In re Walt Disney Derivative Litigation, 907 A 2d 693 (2005) is a U.S. corporate law case concerning the scope of the duty of care under Delaware law. Disney is the leading case on executive compensation.

Facts
The Walt Disney Company appointed Michael Ovitz as executive president and director. He had founded Creative Artists Agency, a premier Hollywood talent finder. He had an income of $20m. Michael Eisner, the chairman, wanted him to join Disney in 1995, and negotiated with him on compensation, led by Disney compensation committee chair Irwin Russell. The other members of the committee and the board were not told until the negotiations were well underway.
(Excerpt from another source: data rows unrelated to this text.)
File: src/rtl/alu_pkg.sv
// Shared opcode/state definitions for the sequential ALU and its iterative
// multiply/divide datapath.
package alu_pkg;

    typedef enum logic [3:0] {
        OP_ADD  = 4'h0,
        OP_SUB  = 4'h1,
        OP_AND  = 4'h2,
        OP_OR   = 4'h3,
        OP_XOR  = 4'h4,
        OP_NOR  = 4'h5,
        OP_SLL  = 4'h6,
        OP_SRL  = 4'h7,
        OP_SRA  = 4'h8,
        OP_SLT  = 4'h9,
        OP_SLTU = 4'hA,
        OP_LUI  = 4'hB,
        OP_MUL  = 4'hC,
        OP_MULU = 4'hD,
        OP_DIV  = 4'hE,
        OP_DIVU = 4'hF
    } alu_op_e;

    typedef enum logic [1:0] {
        ST_IDLE,
        ST_MUL,
        ST_DIV,
        ST_DONE
    } alu_state_e;

    // One bit per opcode; a cleared bit makes that code report err.
    // All sixteen codes of the 4-bit space are currently assigned.
    localparam logic [15:0] OP_LEGAL_MASK = 16'hFFFF;

    function automatic logic op_is_legal(input logic [3:0] code);
        return OP_LEGAL_MASK[code];
    endfunction

endpackage

File: src/rtl/muldiv_iter.sv
// Iterative W-cycle shift-add multiplier / restoring divider shared by
// MUL, MULU, DIV and DIVU; works on magnitudes and sign-corrects the result.
module muldiv_iter #(
    parameter int unsigned W = 32
) (
    input  logic         clk,
    input  logic         rst_n,
    input  logic         start,
    input  logic         is_div,
    input  logic         is_signed,
    input  logic [W-1:0] a,
    input  logic [W-1:0] b,
    output logic         last,
    output logic [W-1:0] res_lo,
    output logic [W-1:0] res_hi
);
    import alu_pkg::*;

    localparam int unsigned CW = $clog2(W);
    localparam logic [CW-1:0] CNT_LAST = CW'(W - 1);

    logic [W-1:0]  acc_q, acc_d;
    logic [W-1:0]  sh_q, sh_d;
    logic [W-1:0]  opnd_q, opnd_d;
    logic [CW-1:0] cnt_q, cnt_d;
    logic          busy_q, busy_d;
    logic          div_q, div_d;
    logic          neg_lo_q, neg_lo_d;
    logic          neg_hi_q, neg_hi_d;
    logic          dz_q, dz_d;

    logic [W-1:0]   a_mag, b_mag;
    logic [W:0]     sum;
    logic [W:0]     trial;
    logic [2*W-1:0] prod, prod_s;
    logic [W-1:0]   quo_s, rem_s;

    always_comb begin
        a_mag = (is_signed && a[W-1]) ? -a : a;
        b_mag = (is_signed && b[W-1]) ? -b : b;
        sum   = {1'b0, acc_q} + (sh_q[0] ? {1'b0, opnd_q} : '0);
        trial = {acc_q, sh_q[W-1]} - {1'b0, opnd_q};

        acc_d    = acc_q;
        sh_d     = sh_q;
        opnd_d   = opnd_q;
        cnt_d    = cnt_q;
        busy_d   = busy_q;
        div_d    = div_q;
        neg_lo_d = neg_lo_q;
        neg_hi_d = neg_hi_q;
        dz_d     = dz_q;

        if (start) begin
            acc_d    = '0;
            sh_d     = a_mag;
            opnd_d   = b_mag;
            cnt_d    = '0;
            busy_d   = 1'b1;
            div_d    = is_div;
            neg_lo_d = is_signed && (a[W-1] ^ b[W-1]);
            neg_hi_d = is_signed && a[W-1];
            dz_d     = (b == '0);
        end else if (busy_q) begin
            if (div_q) begin
                // Restoring step: keep the trial remainder only if it did not go negative.
                if (!trial[W]) begin
                    acc_d = trial[W-1:0];
                    sh_d  = {sh_q[W-2:0], 1'b1};
                end else begin
                    acc_d = {acc_q[W-2:0], sh_q[W-1]};
                    sh_d  = {sh_q[W-2:0], 1'b0};
                end
            end else begin
                acc_d = sum[W:1];
                sh_d  = {sum[0], sh_q[W-1:1]};
            end
            cnt_d = cnt_q + 1'b1;
            if (cnt_q == CNT_LAST) begin
                busy_d = 1'b0;
                cnt_d  = '0;
            end
        end
    end

    // Results are formed from the post-step values so the caller can capture
    // them on the same edge as the final iteration.
    always_comb begin
        prod   = {acc_d, sh_d};
        prod_s = neg_lo_q ? -prod : prod;
        quo_s  = neg_lo_q ? -sh_d : sh_d;
        rem_s  = neg_hi_q ? -acc_d : acc_d;
        if (div_q) begin
            res_lo = dz_q ? '1 : quo_s;
            res_hi = rem_s;
        end else begin
            res_lo = prod_s[W-1:0];
            res_hi = prod_s[2*W-1:W];
        end
    end

    assign last = busy_q && (cnt_q == CNT_LAST);

    always_ff @(posedge clk or negedge rst_n) begin
        if (!rst_n) begin
            acc_q    <= '0;
            sh_q     <= '0;
            opnd_q   <= '0;
            cnt_q    <= '0;
            busy_q   <= 1'b0;
            div_q    <= 1'b0;
            neg_lo_q <= 1'b0;
            neg_hi_q <= 1'b0;
            dz_q     <= 1'b0;
        end else begin
            acc_q    <= acc_d;
            sh_q     <= sh_d;
            opnd_q   <= opnd_d;
            cnt_q    <= cnt_d;
            busy_q   <= busy_d;
            div_q    <= div_d;
            neg_lo_q <= neg_lo_d;
            neg_hi_q <= neg_hi_d;
            dz_q     <= dz_d;
        end
    end

endmodule

File: src/rtl/seq_alu.sv
// Sequential ALU with valid/ready handshake: single-cycle logic/arith ops
// computed here, multi-cycle MUL/DIV delegated to muldiv_iter.
module seq_alu #(
    parameter int unsigned W  = 32,
    parameter int unsigned SW = $clog2(W)
) (
    input  logic         clk,
    input  logic         rst_n,
    input  logic         in_valid,
    output logic         in_ready,
    input  logic [3:0]   op,
    input  logic [W-1:0] a,
    input  logic [W-1:0] b,
    output logic         out_valid,
    input  logic         out_ready,
    output logic [W-1:0] result,
    output logic [W-1:0] result_hi,
    output logic         zero,
    output logic         ovf,
    output logic         err
);
    import alu_pkg::*;

    alu_state_e   state_q, state_d;
    logic         in_ready_q, in_ready_d;
    logic         out_valid_q, out_valid_d;
    logic [W-1:0] result_q, result_d;
    logic [W-1:0] result_hi_q, result_hi_d;
    logic         zero_q, zero_d;
    logic         ovf_q, ovf_d;
    logic         err_q, err_d;

    alu_op_e      op_e;
    logic [W-1:0] alu_res;
    logic         alu_ovf;
    logic [W-1:0] sum, diff;
    logic [SW-1:0] shamt;

    logic         md_start, md_is_div, md_is_signed, md_last;
    logic [W-1:0] md_lo, md_hi;

    assign op_e         = alu_op_e'(op);
    assign shamt        = b[SW-1:0];
    assign md_is_div    = (op_e == OP_DIV) || (op_e == OP_DIVU);
    assign md_is_signed = (op_e == OP_MUL) || (op_e == OP_DIV);

    always_comb begin
        sum     = a + b;
        diff    = a - b;
        alu_res = '0;
        alu_ovf = 1'b0;
        case (op_e)
            OP_ADD: begin
                alu_res = sum;
                alu_ovf = (a[W-1] == b[W-1]) && (sum[W-1] != a[W-1]);
            end
            OP_SUB: begin
                alu_res = diff;
                alu_ovf = (a[W-1] != b[W-1]) && (diff[W-1] != a[W-1]);
            end
            OP_AND:  alu_res = a & b;
            OP_OR:   alu_res = a | b;
            OP_XOR:  alu_res = a ^ b;
            OP_NOR:  alu_res = ~(a | b);
            OP_SLL:  alu_res = a << shamt;
            OP_SRL:  alu_res = a >> shamt;
            OP_SRA:  alu_res = W'($signed(a) >>> shamt);
            OP_SLT:  alu_res = {{(W-1){1'b0}}, ($signed(a) < $signed(b))};
            OP_SLTU: alu_res = {{(W-1){1'b0}}, (a < b)};
            OP_LUI:  alu_res = {b[W/2-1:0], {(W/2){1'b0}}};
            default: alu_res = '0;
        endcase
    end

    always_comb begin
        state_d     = state_q;
        out_valid_d = out_valid_q;
        result_d    = result_q;
        result_hi_d = result_hi_q;
        zero_d      = zero_q;
        ovf_d       = ovf_q;
        err_d       = err_q;
        md_start    = 1'b0;

        case (state_q)
            ST_IDLE: begin
                if (in_valid && in_ready_q) begin
                    if (!op_is_legal(op)) begin
                        result_d    = '0;
                        result_hi_d = '0;
                        zero_d      = 1'b1;
                        ovf_d       = 1'b0;
                        err_d       = 1'b1;
                        out_valid_d = 1'b1;
                        state_d     = ST_DONE;
                    end else begin
                        case (op_e)
                            OP_MUL, OP_MULU: begin
                                md_start = 1'b1;
                                state_d  = ST_MUL;
                            end
                            OP_DIV, OP_DIVU: begin
                                md_start = 1'b1;
                                state_d  = ST_DIV;
                            end
                            default: begin
                                result_d    = alu_res;
                                result_hi_d = '0;
                                zero_d      = (alu_res == '0);
                                ovf_d       = alu_ovf;
                                err_d       = 1'b0;
                                out_valid_d = 1'b1;
                                state_d     = ST_DONE;
                            end
                        endcase
                    end
                end
            end
            ST_MUL, ST_DIV: begin
                if (md_last) begin
                    result_d    = md_lo;
                    result_hi_d = md_hi;
                    zero_d      = (md_lo == '0);
                    ovf_d       = 1'b0;
                    err_d       = 1'b0;
                    out_valid_d = 1'b1;
                    state_d     = ST_DONE;
                end
            end
            ST_DONE: begin
                if (out_ready) begin
                    out_valid_d = 1'b0;
                    state_d     = ST_IDLE;
                end
            end
            default: state_d = ST_IDLE;
        endcase

        in_ready_d = (state_d == ST_IDLE);
    end

    always_ff @(posedge clk or negedge rst_n) begin
        if (!rst_n) begin
            state_q     <= ST_IDLE;
            in_ready_q  <= 1'b0;
            out_valid_q <= 1'b0;
            result_q    <= '0;
            result_hi_q <= '0;
            zero_q      <= 1'b0;
            ovf_q       <= 1'b0;
            err_q       <= 1'b0;
        end else begin
            state_q     <= state_d;
            in_ready_q  <= in_ready_d;
            out_valid_q <= out_valid_d;
            result_q    <= result_d;
            result_hi_q <= result_hi_d;
            zero_q      <= zero_d;
            ovf_q       <= ovf_d;
            err_q       <= err_d;
        end
    end

    muldiv_iter #(.W(W)) u_muldiv (
        .clk       (clk),
        .rst_n     (rst_n),
        .start     (md_start),
        .is_div    (md_is_div),
        .is_signed (md_is_signed),
        .a         (a),
        .b         (b),
        .last      (md_last),
        .res_lo    (md_lo),
        .res_hi    (md_hi)
    );

    assign in_ready  = in_ready_q;
    assign out_valid = out_valid_q;
    assign result    = result_q;
    assign result_hi = result_hi_q;
    assign zero      = zero_q;
    assign ovf       = ovf_q;
    assign err       = err_q;

endmodule

File: config.mk
export PLATFORM = sky130hd
export DESIGN_NAME = seq_alu
export DESIGN_NICKNAME = d
export VERILOG_FILES = /design/src/rtl/alu_pkg.sv /design/src/rtl/muldiv_iter.sv /design/src/rtl/seq_alu.sv
export SDC_FILE = /design/constraint.sdc
export NUM_CORES = 1
export LEC_CHECK = 0
export ABC_CLOCK_PERIOD_IN_PS = 13200
export CAP_MARGIN = 20
export CORE_ASPECT_RATIO = 1.25
export CORE_MARGIN = 4
export CORE_UTILIZATION = 30
export DETAILED_ROUTE_END_ITERATION = 10
export PLACE_DENSITY = 0.52
export SLEW_MARGIN = 20
export SYNTH_ARGS = -nofsm -noshare
export SYNTH_HDL_FRONTEND = slang
export SYNTH_HIERARCHICAL = 1
export SYNTH_SLANG_ARGS = --single-unit
File: constraint.sdc
create_clock -name clk -period 13.2 [get_ports clk]
set_input_delay 2.64 -clock clk [delete_from_list [all_inputs] [get_ports clk]]
set_output_delay 2.64 -clock clk [all_outputs]
set_load 0.02 [all_outputs]
After elaboration in Yosys (flattened, before gate mapping)
Memories as Yosys holds them, arrays and structs flattened.
Index checks and enable logic that the tools add are counted.

word-level totals
  register bits = 177
  ROM bits = 16
  input port bits = 72
  output and inout bits = 69
  word-level logic and storage cells = 155
  memories kept = 1

cells by class
  add/sub/neg operators = 10
  $lt $le $gt $ge = 3
  equality and inequality tests = 27
  shifts and indexed selects = 3
  multiplexer cells = 66
  bitwise gates (word level) = 5
  reductions and logical operators = 23

memory list
  memory            words  bits a word  read ports  clocked after memory_dff  write ports  RTL line       source
  (name not given)  16     1            1           0                         0            alu_pkg.sv:36  return OP_LEGAL_MASK[code];

operator list
  kind                                                 number
  2-to-1 mux 32 bit                                    23
  case mux 32 bit (12 select lines)                    1
  negator 32 bit                                       4
  case mux 32 bit (2 select lines)                     2
  zero test 32 bit                                     3
  < comparator 32 bit                                  2
  2-to-1 mux 64 bit                                    1
  negator 64 bit                                       1
  adder 32 x 33 -> 33 bit                              1
  subtractor 33 x 32 -> 33 bit                         1
  adder 32 bit                                         1
  bitwise AND 32 bit                                   1
  equality test 4 bit, second input constant           8
  inverter 32 bit                                      1
  OR 32 bit                                            1
  left shift 32 x 5 -> 32 bit                          1
  right shift 32 x 5 -> 32 bit                         1
  >>> shifter 32 x 5 -> 32 bit                         1
  subtractor 32 bit                                    1
  bitwise XOR 32 bit                                   1
  2-to-1 mux 1 bit                                     25
  equality test 4 x 3 -> 1 bit, second input constant  4
  2-to-1 mux 5 bit                                     3
  equality test 4 x 2 -> 1 bit, second input constant  2
  other kinds (24)                                     47

Logic depth before layout (Yosys ltp)
Gate-level depths: netlist of run 1.

  depth after elaboration = 14
  depth in mapped cells = 27
  depth with buffers taken out = 25

Cells and area by module
The synthesis of run 1 kept the hierarchy.

by module, submodules not included
  module       times used  cells each  area an instance (um^2)  seq. area each (um^2)
  seq_alu      1           1,860       14,054.7                 1,751.7
  muldiv_iter  1           1,675       12,431.9                 2,652.5

Least setup slack after synthesis of run 1
Ideal clock, no wire load.

  kind = input port to flip-flop
  start = input port op[2]
  end = register result_hi_q[26], in the netlist result_hi[26]
  library setup time = 0.121 ns
  arrival = 7.303 ns
  required time = 13.079 ns
  setup slack = 5.776 ns
  cell stages on the path = 23
  path buffers = 7
  cells stage by stage = buf_2 buf_2 buf_1 nand2_1 nor2_1 clkbuf_1 clkbuf_1 buf_1 clkbuf_1 a311o_1 nand2_1 inv_1 ha_1 inv_1 or2_2 nand2b_1 or2_2 nor2_1 a21boi_0 o41ai_1 a41oi_1 xnor2_1 a22o_1

between the ends
  longest elaborated chain between the ends = 12
  elaborated cells between the ends (all ways) = 27
  classes of those cells = add/sub: 2; eq/ne: 5; mux: 15; reduce/logical: 4; memory: 1

ends and longest elaborated chain
  element                                                        RTL line                              source
  start, declared                                                seq_alu.sv:11                         input logic [3:0] op,
  branches (longest 3 deep; another with memory (16 x 1 bit))    n/a
  2-to-1 mux 1 bit *                                             seq_alu.sv:88                         if (!op_is_legal(op)) begin
  2-to-1 mux 1 bit *                                             seq_alu.sv:87                         if (in_valid && in_ready_q) begin
  2-to-1 mux 1 bit *                                             seq_alu.sv:85                         case (state_q)
  via md_start                                                   seq_alu.sv:39                         logic md_start, md_is_div, md_is_signed, md_last;
  2-to-1 mux 32 bit                                              muldiv_iter.sv:54                     if (start) begin
  negator 64 bit / negator 32 bit (equally long branches)        muldiv_iter.sv:90, muldiv_iter.sv:92
  2-to-1 mux 64 bit / 2-to-1 mux 32 bit (equally long branches)  muldiv_iter.sv:90, muldiv_iter.sv:92
  2-to-1 mux 32 bit *                                            muldiv_iter.sv:93                     if (div_q) begin
  via md_hi[26]                                                  seq_alu.sv:40                         logic [W-1:0] md_lo, md_hi;
  2-to-1 mux 32 bit *                                            seq_alu.sv:120                        if (md_last) begin
  case mux 32 bit (2 select lines) *                             seq_alu.sv:85
  end signal, assigned                                           seq_alu.sv:157                        result_hi_q <= result_hi_d;
  end, declared                                                  seq_alu.sv:28                         logic [W-1:0] result_hi_q, result_hi_d;

Mark *: on every way through the listed nets, which the timed path passes. The select of a mux whose other input is x is not followed.
A chain may end at the register's enable or synchronous reset.

Worst setup path after layout of run 1
  start = input port op[3]
  end = register result_hi_q[26], in the netlist result_hi[26]

between the ends
  elaborated cells between the ends (all ways) = 27
  classes of those cells = add/sub: 2; eq/ne: 5; mux: 15; reduce/logical: 4; memory: 1

RTL lines
  element                             RTL line           source
  equality test 4 bit                 seq_alu.sv:45      assign md_is_signed = (op_e == OP_MUL) || (op_e == OP_DIV);
  logical OR 1 bit *                  seq_alu.sv:45
  via md_is_signed                    seq_alu.sv:39
  logical AND 1 bit *                 muldiv_iter.sv:39  a_mag = (is_signed && a[W-1]) ? -a : a;
  2-to-1 mux 32 bit *                 muldiv_iter.sv:39
  2-to-1 mux 32 bit *                 muldiv_iter.sv:54
  via u_muldiv.sh_d[12]               muldiv_iter.sv:23  logic [W-1:0] sh_q, sh_d;
  negator 64 bit *                    muldiv_iter.sv:90  prod_s = neg_lo_q ? -prod : prod;
  2-to-1 mux 64 bit *                 muldiv_iter.sv:90
  2-to-1 mux 32 bit *                 muldiv_iter.sv:93
  via md_hi[26]                       seq_alu.sv:40
  2-to-1 mux 32 bit *                 seq_alu.sv:120
  case mux 32 bit (2 select lines) *  seq_alu.sv:85

The timed path passes the listed nets; every way through them passes the cells marked *. The select of a mux whose other input is x is not followed.

==> metrics.txt, run 1 <==
Max-cap violations 0; largest net degree at the start of global routing 77; DR iter-0 viols 3,252; Placement Rows 121; HPWL after DPL 97,200 um; GRT Util Overall 0.260; maximum clock path buffer count 2; Worst EP required 13,580 ps; Synth Area per Inst 7.49 sq um; max-slew violations 0; hold_buf cts 0; Top Ports 141; Layout Skew 18.2 ps; Post-CTS Setup Inserts 0; Post-Syn Nets 3,787; Power per Cell Area 223 nW/um^2; top cell type's share of synthesized area 0.166; Post-synth EDFFs 0; post-synthesis cell count 3,535; Final nets 3,789; initial antenna violation count 4; Async SR Flop Fraction 1.00; post-route cell area 29,500 sq um; max_slew headroom 0.262; top area cells in the synthesized netlist dfrtp_1 17%, ha_1 8.3%, a21oi_1 6.2%; multiplexer share of the synthesized area 0.113; first drt pass iteration count 6; Setup TNS 0 ps; CP arrival 8580 ps; Routed Antenna Nets 0; die width 274 um; via-per-instance ratio 6.17; Post-synth top cells 369 x nand2_1, 328 x a21oi_1, 285 x nor2_1; register area share after synthesis 0.166; Synth Flop Type dfrtp_1; clock sink count 176; vias in the first global route 28,400; VDD IR max 0.000122 V; static leakage 12.0 nW; Die ar. 93,100 sq um; Worst-Margin Slew 1100 ps; Die Y 340 um; final wirelength 125,000 um; first-pass GRT wire length 185,000 um; cell accounting for the most synthesized area dfrtp_1; most common cell in the synthesized netlist nand2_1; Max Freq 122 MHz; RSZ-0062 raised after global routing no; Vias 29,100; Core ar. 87,400 sq um; CTS Buf Count 17; post-synthesis compound-gate area fraction 0.295; post-synth cell types 107; fin crit share 0.621; Tmin final 8200 ps; CTS tree yes; RePlAce Congestion 1.02; worst hold path type flop to flop; Area Growth Syn to Fin 11.6%; Residual DRC 0; Cell Area, Placed 29,000 sq um; cts repair resizes 0; CTS Root Cell clkbuf_16; layout cells sized above 1 0.0800; Clk Latency, worst-skew pair 490 ps; adder-cell share of the synthesized area 0.0862; run status finished, final reports clean; initial core utilization 0.303; Mapped Area 26,500 sq um; WS Path Type primary input to flop; largest family of logic cells by synthesized area compound AO/OA/AOI/OAI gates; crit end category flop; FF+latch count, synth 176; Synth Area in Simple Gates 0.216; Post-Synth XOR/XNOR Area 0.0546; GRT overflow 0; htree depth 4; Avg WL per Cell 26.5 um; critical-path maximum fanout 34; number of buffers inserted by port buffering 139; Synth warnings 6; Hold Vio Cnt, Final 0; crit path launch type primary input; final setup violation count 0; Reg clk slew, reported paths 80 ps
## config.mk

```make
export PLATFORM = sky130hd
export DESIGN_NAME = rf_alu_datapath_flat
export DESIGN_NICKNAME = d
export VERILOG_FILES = /design/src/rtl/core_pkg.sv /design/src/rtl/rf_alu_datapath_if.sv /design/src/rtl/alu.sv /design/src/rtl/mux2.sv /design/src/rtl/regfile.sv /design/src/rtl/rf_alu_datapath.sv /design/src/flat_wrapper.sv
export SDC_FILE = /design/constraint.sdc
export NUM_CORES = 2
export LEC_CHECK = 0
export CAP_MARGIN = 20
export CORE_MARGIN = 3
export CORE_UTILIZATION = 50
export DETAILED_ROUTE_END_ITERATION = 16
export PLACE_DENSITY = 0.67
export SKIP_LAST_GASP = 1
export SYNTH_ARGS = -nofsm -noshare
export SYNTH_HDL_FRONTEND = slang
export SYNTH_HIERARCHICAL = 1
export SYNTH_SLANG_ARGS = --single-unit
```

## constraint.sdc

```tcl
create_clock -name clk_i -period 13 [get_ports clk_i]
set_input_delay 2.6 -clock clk_i [delete_from_list [all_inputs] [get_ports clk_i]]
set_output_delay 2.6 -clock clk_i [all_outputs]
set_load 0.02 [all_outputs]
```
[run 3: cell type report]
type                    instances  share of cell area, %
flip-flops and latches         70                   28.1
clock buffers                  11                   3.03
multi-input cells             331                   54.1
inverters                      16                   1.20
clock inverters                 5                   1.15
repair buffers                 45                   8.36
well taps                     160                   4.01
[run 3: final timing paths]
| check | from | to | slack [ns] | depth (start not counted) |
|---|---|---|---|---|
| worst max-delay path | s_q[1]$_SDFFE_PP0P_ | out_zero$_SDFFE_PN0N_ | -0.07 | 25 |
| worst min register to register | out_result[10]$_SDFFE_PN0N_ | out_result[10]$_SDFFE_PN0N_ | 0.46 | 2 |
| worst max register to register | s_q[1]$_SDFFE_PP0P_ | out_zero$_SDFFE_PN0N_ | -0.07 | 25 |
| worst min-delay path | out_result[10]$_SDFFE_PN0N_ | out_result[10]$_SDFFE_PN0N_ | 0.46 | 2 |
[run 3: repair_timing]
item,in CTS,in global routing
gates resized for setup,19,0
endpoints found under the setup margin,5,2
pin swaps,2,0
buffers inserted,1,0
Ovitz insisted his pay would go up if things went well, and an exit package if things did not. It totalled about $24 million a year. Irwin Russell cautioned that the pay was significantly above normal levels and 'will raise very strong criticism. Graef Crystal, a compensation expert warned that Ovitz was getting "low risk and high return" but the report was not approved by the whole board or the committee.

On 14 August 1995 Eisner released to the press the appointment, before the compensation committee had formally met to discuss it. Russell, Raymond Watson, Sidney Poitier and Ignacio E. Lozano, Jr. met on 26 September for an hour. They discussed four other major items and the consultant, Crystal, was not invited. Within a year Ovitz lost Eisner's confidence and terminated his contract (though it was certainly not gross negligence). Ovitz walked away with $140m for a year's work. Shareholders brought a derivative suit.

Two decisions were at issue: 1) the hiring of Ovitz, and 2) the firing of Ovitz.

Judgment
Justice Jacobs of the Delaware Supreme Court wrote the opinion. The opinion can be simplified into six main holdings: 1) Ovitz did not breach his fiduciary duties when he negotiated his employment agreement with Disney; 2) Ovitz did not breach his fiduciary duties by accepting the $130 million severance payout defined in his employment agreement, when he was terminated; 3) there was sufficient evidence to show the corporation's compensation committee did not violate its fiduciary duties when it approved Ovitz's employment agreement; 4) neither the board of directors nor the compensation committee was required to vote on Ovitz's termination when the CEO and corporate general counsel had already decided to terminate Ovitz; 5) there was sufficient evidence to show the CEO and corporate general counsel did not breach their fiduciary duties when they concluded Ovitz could not be fired for cause, and was thus entitled to his severance package; and 6) the payment of severance package did not constitute legal waste.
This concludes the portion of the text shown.